* Task goal: Which lines below fall between the one containing "[floorplanning] initial core" and the one containing "[sta] Fmax 213 MHz"? Repeat them exactly, counting both of those lines, and add nothing else.

* Records for the task:
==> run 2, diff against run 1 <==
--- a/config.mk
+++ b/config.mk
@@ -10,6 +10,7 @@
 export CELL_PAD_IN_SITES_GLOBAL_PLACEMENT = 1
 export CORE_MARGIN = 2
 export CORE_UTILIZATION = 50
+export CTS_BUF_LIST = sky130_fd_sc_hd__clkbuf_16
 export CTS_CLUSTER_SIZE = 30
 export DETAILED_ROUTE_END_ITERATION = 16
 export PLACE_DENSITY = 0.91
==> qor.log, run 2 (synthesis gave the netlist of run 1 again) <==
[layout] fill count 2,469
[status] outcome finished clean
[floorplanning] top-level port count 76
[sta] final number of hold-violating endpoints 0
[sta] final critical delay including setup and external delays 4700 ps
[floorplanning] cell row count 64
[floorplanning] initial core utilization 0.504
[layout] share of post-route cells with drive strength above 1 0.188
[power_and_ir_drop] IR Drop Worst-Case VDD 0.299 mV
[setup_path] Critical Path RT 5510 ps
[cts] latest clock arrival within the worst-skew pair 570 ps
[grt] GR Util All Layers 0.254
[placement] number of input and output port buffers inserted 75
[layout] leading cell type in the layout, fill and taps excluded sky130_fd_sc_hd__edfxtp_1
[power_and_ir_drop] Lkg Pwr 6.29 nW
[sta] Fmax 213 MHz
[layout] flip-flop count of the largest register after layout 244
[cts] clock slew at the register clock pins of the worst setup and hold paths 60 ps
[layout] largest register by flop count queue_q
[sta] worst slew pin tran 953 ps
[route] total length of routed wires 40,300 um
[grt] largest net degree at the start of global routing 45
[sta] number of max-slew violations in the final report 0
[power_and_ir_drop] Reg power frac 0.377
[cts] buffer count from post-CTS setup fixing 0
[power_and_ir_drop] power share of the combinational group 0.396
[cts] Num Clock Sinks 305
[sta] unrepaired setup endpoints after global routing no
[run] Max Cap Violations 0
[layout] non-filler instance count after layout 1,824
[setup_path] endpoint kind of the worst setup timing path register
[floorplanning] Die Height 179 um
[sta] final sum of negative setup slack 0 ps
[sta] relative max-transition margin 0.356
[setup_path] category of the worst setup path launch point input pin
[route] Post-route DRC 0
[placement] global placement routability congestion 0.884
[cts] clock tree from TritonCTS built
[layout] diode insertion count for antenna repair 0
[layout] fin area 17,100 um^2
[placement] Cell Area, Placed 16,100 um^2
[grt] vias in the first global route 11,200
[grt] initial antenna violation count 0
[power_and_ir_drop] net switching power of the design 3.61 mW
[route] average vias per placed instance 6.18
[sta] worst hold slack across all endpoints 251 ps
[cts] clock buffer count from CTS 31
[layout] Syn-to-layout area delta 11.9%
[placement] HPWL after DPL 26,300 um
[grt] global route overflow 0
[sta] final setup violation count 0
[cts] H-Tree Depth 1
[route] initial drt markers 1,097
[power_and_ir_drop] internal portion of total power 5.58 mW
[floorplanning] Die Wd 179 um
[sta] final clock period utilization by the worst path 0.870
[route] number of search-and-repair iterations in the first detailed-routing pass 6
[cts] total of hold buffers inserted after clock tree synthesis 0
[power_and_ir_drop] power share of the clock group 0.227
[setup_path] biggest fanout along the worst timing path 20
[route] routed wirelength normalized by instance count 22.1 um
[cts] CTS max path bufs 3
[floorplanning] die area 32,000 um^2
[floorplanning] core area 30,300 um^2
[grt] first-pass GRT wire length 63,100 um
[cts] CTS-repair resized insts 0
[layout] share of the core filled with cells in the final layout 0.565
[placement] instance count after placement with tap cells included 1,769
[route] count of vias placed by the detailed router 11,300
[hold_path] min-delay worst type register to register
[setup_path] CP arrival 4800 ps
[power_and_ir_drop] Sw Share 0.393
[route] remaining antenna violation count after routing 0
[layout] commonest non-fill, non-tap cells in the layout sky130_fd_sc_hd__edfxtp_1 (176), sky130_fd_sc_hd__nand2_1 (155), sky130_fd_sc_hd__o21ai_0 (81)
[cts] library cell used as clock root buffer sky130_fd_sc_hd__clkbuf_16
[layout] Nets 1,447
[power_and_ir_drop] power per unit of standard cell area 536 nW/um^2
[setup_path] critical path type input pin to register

* Output below:
[floorplanning] initial core utilization 0.504
[layout] share of post-route cells with drive strength above 1 0.188
[power_and_ir_drop] IR Drop Worst-Case VDD 0.299 mV
[setup_path] Critical Path RT 5510 ps
[cts] latest clock arrival within the worst-skew pair 570 ps
[grt] GR Util All Layers 0.254
[placement] number of input and output port buffers inserted 75
[layout] leading cell type in the layout, fill and taps excluded sky130_fd_sc_hd__edfxtp_1
[power_and_ir_drop] Lkg Pwr 6.29 nW
[sta] Fmax 213 MHz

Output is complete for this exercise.